The means of producing the stop for the cam follower on the support is not limited to the means illustrated in these examples, namely a finger at one end of the tab and extending axially. It is also conceivable that the support has an axial protuberance and that a lug of the cam follower comes to bear on this protuberance when the oscillating mass is not supported by centrifugal force.

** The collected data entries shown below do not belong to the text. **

==> run a <==
Design Mesh, start of the top module:
module Mesh( 
  input         clock, 
  input  [7:0]  io_in_a_0_0, 
  input  [7:0]  io_in_a_1_0, 
  input  [7:0]  io_in_a_2_0, 
  input  [7:0]  io_in_a_3_0, 
  input  [7:0]  io_in_d_0_0, 
  input  [7:0]  io_in_d_1_0, 
  input  [7:0]  io_in_d_2_0, 
  input  [7:0]  io_in_d_3_0, 
  input  [15:0]  io_in_b_0_0, 
  input  [15:0]  io_in_b_1_0, 
  input  [15:0]  io_in_b_2_0, 
  input  [15:0]  io_in_b_3_0, 
  input         io_in_control_0_0_propagate, 
  input         io_in_control_1_0_propagate, 
  input         io_in_control_2_0_propagate, 
  input         io_in_control_3_0_propagate, 
  output reg [15:0] io_out_c_0_0, 
  output reg [15:0] io_out_c_1_0, 
  output reg [15:0] io_out_c_2_0, 
  output reg [15:0] io_out_c_3_0
 );
  wire  mesh_0_0_clock; 		  			
  wire [7:0] mesh_0_0_io_in_a_0;  			
  wire [7:0] mesh_0_0_io_in_b_0; 			
  wire [15:0] mesh_0_0_io_in_d_0; 			
  wire  mesh_0_0_io_in_control_0_propagate; 
  wire [7:0] mesh_0_0_io_out_a_0; 			
  wire [15:0] mesh_0_0_io_out_c_0;			
  wire [7:0] mesh_0_0_io_out_b_0;			
  wire  mesh_0_0_io_out_control_0_propagate;
  wire  mesh_0_1_clock; 
  wire [7:0] mesh_0_1_io_in_a_0; 
  wire [7:0] mesh_0_1_io_in_b_0;
  wire [15:0] mesh_0_1_io_in_d_0;
  wire  mesh_0_1_io_in_control_0_propagate; 
  ...
clock: 1.97 ns
lec_check: 0
abc_area: 1
cap_margin: 20
core_margin: 2
core_utilization: 72
cts_cluster_size: 97
hold_slack_margin: 0.3
place_density: 0.6
setup_slack_margin: 0.26
slew_margin: 20
run.sh (not shown) runs the stock make flow with config.mk's settings and CLKGATE_MAP_FILE=.
==> run b: changes against run a <==
Settings changed: ABC_AREA 1 to 0, CAP_MARGIN 20 to 15, CELL_PAD_IN_SITES_DETAIL_PLACEMENT from default to 0, CORE_UTILIZATION 72 to 22, CTS_CLUSTER_DIAMETER from default to 218, CTS_CLUSTER_SIZE 97 to default, HOLD_SLACK_MARGIN 0.3 to default, PLACE_DENSITY 0.6 to default, PLACE_DENSITY_LB_ADDON from default to 0.14, SETUP_SLACK_MARGIN 0.26 to 1.46.
==> flow/constraint.sdc (replaced) <==
create_clock -name core_clock -period 7.84 [get_ports {clock}]
set_input_delay 1.5680 -clock core_clock [delete_from_list [all_inputs] [get_ports {clock}]]
set_output_delay 1.5680 -clock core_clock [all_outputs]
set_load 0.01 [all_outputs]
==> results <==
quantity	run a	run b
Mean Syn Cell Area	8.17 sq um	11.0 sq um
Floorplan row count	124	221
Fa+ha+maj area frac	36.1%	37.7%
Floorplan Core Area	115000 sq um	362000 sq um
H-tree depth	3	4
Mux cell area share	0%	11.6%
Compound-cell area share of the yosys netlist	7.08%	4.74%
Die extent in x	345 um	607 um
HPWL reported at the end of detailed placement	180 mm	168 mm
Hold Buf Count CTS	131	0
Top area contributor share	27.2%	28.5%
Run status	did not finish	finished clean
Last stage reached	global routing	-
Placement Setup Slack	-2.79 ns	2.28 ns
Area share of xor/xnor cells in the synthesized design	2.40%	3.33%
Post-placement cell area	98900 sq um	87500 sq um
Cells after synthesis	10200	7270
Number of cell instances after yosys synthesis	10200	7270
CTS Buf Count	112	153
Max Buffers Root-to-Sink	3	4
Yosys simple share	15.6%	8.75%
Last weighted congestion value of the routability-driven placer	0.961	0.750

* * *

==> v35: inputs <==
Starting RTL as in the previous note.
## Mesh
module Mesh( 
  input         clock, 
  input  [7:0]  io_in_a_0_0, 
  input  [7:0]  io_in_a_1_0, 
  input  [7:0]  io_in_a_2_0, 
  input  [7:0]  io_in_a_3_0, 
  input  [7:0]  io_in_d_0_0, 
  input  [7:0]  io_in_d_1_0, 
  input  [7:0]  io_in_d_2_0, 
  input  [7:0]  io_in_d_3_0, 
  input  [15:0]  io_in_b_0_0, 
  input  [15:0]  io_in_b_1_0, 
  input  [15:0]  io_in_b_2_0, 
  input  [15:0]  io_in_b_3_0, 
  input         io_in_control_0_0_propagate, 
  input         io_in_control_1_0_propagate, 
  input         io_in_control_2_0_propagate, 
  input         io_in_control_3_0_propagate, 
  output reg [15:0] io_out_c_0_0, 
  output reg [15:0] io_out_c_1_0, 
  output reg [15:0] io_out_c_2_0, 
  output reg [15:0] io_out_c_3_0
 );
==> flow/config.mk <==
export PLATFORM = sky130hd
export DESIGN_NAME = Mesh
export DESIGN_NICKNAME = Mesh
export VERILOG_FILES = /design/flow/design.v
export SDC_FILE = /design/flow/constraint.sdc
export NUM_CORES = 4
export LEC_CHECK = 0
export ABC_AREA = 1
export CAP_MARGIN = 20
export CORE_MARGIN = 2
export CORE_UTILIZATION = 71
export CTS_CLUSTER_DIAMETER = 270
export PLACE_DENSITY_LB_ADDON = 0.11
export SLEW_MARGIN = 20
export TNS_END_PERCENT = 5
==> flow/constraint.sdc <==
create_clock -name core_clock -period 3.42 [get_ports {clock}]
set_input_delay 0.6840 -clock core_clock [delete_from_list [all_inputs] [get_ports {clock}]]
set_output_delay 0.6840 -clock core_clock [all_outputs]
set_load 0.01 [all_outputs]
==> v18 (differences from v35) <==
- ABC_AREA: 1 -> default
- CELL_PAD_IN_SITES_GLOBAL_PLACEMENT: default -> 2
- CORE_UTILIZATION: 71 -> 40
- CTS_CLUSTER_DIAMETER: 270 -> 64
- GPL_TIMING_DRIVEN: default -> 0
- PLACE_DENSITY: default -> 0.6
- PLACE_DENSITY_LB_ADDON: 0.11 -> default
- TNS_END_PERCENT: 5 -> default
==> flow/constraint.sdc (replaced) <==
create_clock -name core_clock -period 5.2 [get_ports {clock}]
set_input_delay 1.0400 -clock core_clock [delete_from_list [all_inputs] [get_ports {clock}]]
set_output_delay 1.0400 -clock core_clock [all_outputs]
set_load 0.01 [all_outputs]
==> v13 (differences from v35) <==
- ABC_AREA: 1 -> default
- CORE_UTILIZATION: 71 -> 72
- CTS_CLUSTER_DIAMETER: 270 -> default
- PLACE_DENSITY: default -> 0.65
- PLACE_DENSITY_LB_ADDON: 0.11 -> default
- TNS_END_PERCENT: 5 -> default
==> flow/constraint.sdc (replaced) <==
create_clock -name core_clock -period 4.04 [get_ports {clock}]
set_input_delay 0.8080 -clock core_clock [delete_from_list [all_inputs] [get_ports {clock}]]
set_output_delay 0.8080 -clock core_clock [all_outputs]
set_load 0.01 [all_outputs]
==> comparison table <==
                                                                                                v35                               v13                               v18
Inserted Clock Buffers                                                                          113                               112                               145
Transition at the pin with the smallest max-transition slack                               0.961 ns                          0.818 ns                          0.796 ns
Total die area                                                                            0.120 mm²                         0.114 mm²                         0.203 mm²
Max transition margin                                                                         35.3%                             45.4%                             47.0%
Combinational share of cell area                                                              53.2%                             57.3%                             58.2%
Fraction of post-synthesis cell area in the top cell type by area                             27.2%                             28.5%                             28.5%
Post-layout instance count excluding filler cells                                             13.1k                             10.3k                             10.5k
Fp_density                                                                                    71.7%                             72.4%                             40.1%
DR WL met3                                                                                 32900 µm                          39300 µm                           5330 µm
Met1 layer usage reported by global route                                                     50.0%                             50.6%                             29.8%
Count of cells along the worst register-to-register path                                         15                                18                                19
Mux area share                                                                                   0%                             11.6%                             11.6%
Status                                                                              failed layout checks              failed layout checks      complete, no violations
Reasons for failing layout checks                                                      setup timing                      setup timing                                 -
Final-layout clock-cell area share                                                            3.81%                             3.67%                             5.45%
Floorplan Core Area                                                                       0.117 mm²                         0.110 mm²                         0.199 mm²
Startpoint of the most critical setup path                                                _T_4_0[4]                       _T_106_0[5]                            _T_242
Worst Setup EP                                                     mesh_0_3.tile_0_0.uutDB.c1_s[14]  mesh_2_3.tile_0_0.uutDB.c2_s[13]  mesh_2_0.tile_0_0.uutDB.c1_s[13]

Of course, the invention is not limited to the embodiments described and shown, provided for illustrative purposes only. In particular, the number of cam followers on each oscillating weight, the number of legs per cam follower, the shape of the cam tracks are not limiting. The different embodiments could also be combined.

Claims (10)

1. A pendulum damping device intended to be integrated in a transmission chain of a motor vehicle, in particular in a clutch, comprising: a support (20) having an axis of rotation (X), in which a support window (22) is provided, and defining a cam path (26), - an oscillating weight guided in oscillation with respect to the support and comprising: first and second weights (24), a spacer (12) matching said weights through the support window, a cam follower (14) adapted to cooperate with the cam track in order to limit the radial movement of the oscillating mass by support. 2. Device according to claim 1, in which the cam follower is adapted to be selectively in support or at a distance from the cam track, as a function of the speed of rotation of the support (20). 3. Device according to the immediately preceding claim, wherein the contact between the cam follower and the cam track is a centripetal support. 4. Device according to any one of the preceding claims, in which the cam follower comprises at least one tab (16) carrying a finger (25) shaped to ensure said cooperation. 5. Device according to the immediately preceding claim, the cam follower comprising two legs each extending against one face of the support, and a finger common to the two said legs. 6. Device according to any one of the two immediately preceding claims, wherein the lug (s) is or are shaped so as not to come into contact with a rolling member during an oscillation of the oscillating mass. 7. Device according to any one of the three immediately preceding claims, in which the cam path (26) is defined by an outer peripheral edge of the support or by an edge of a cutout of the support radially exterior or radially interior with respect to the support window, or by a bead projecting axially from the support. 8. Device according to the immediately preceding claim, wherein the cutout 5 is a curved slot opening towards the axis of rotation (X). 9. Device according to the immediately preceding claim, wherein the slot has a constant width, the maximum spacing between the edge of the slot and a finger of the cam follower which is housed therein being preferably less than 2 mm. 10. Component for a motor vehicle transmission system, the component 10 being in particular a double damping flywheel, a hydrodynamic torque converter or a friction clutch disc, comprising a pendular damping device according to any one of the preceding claims.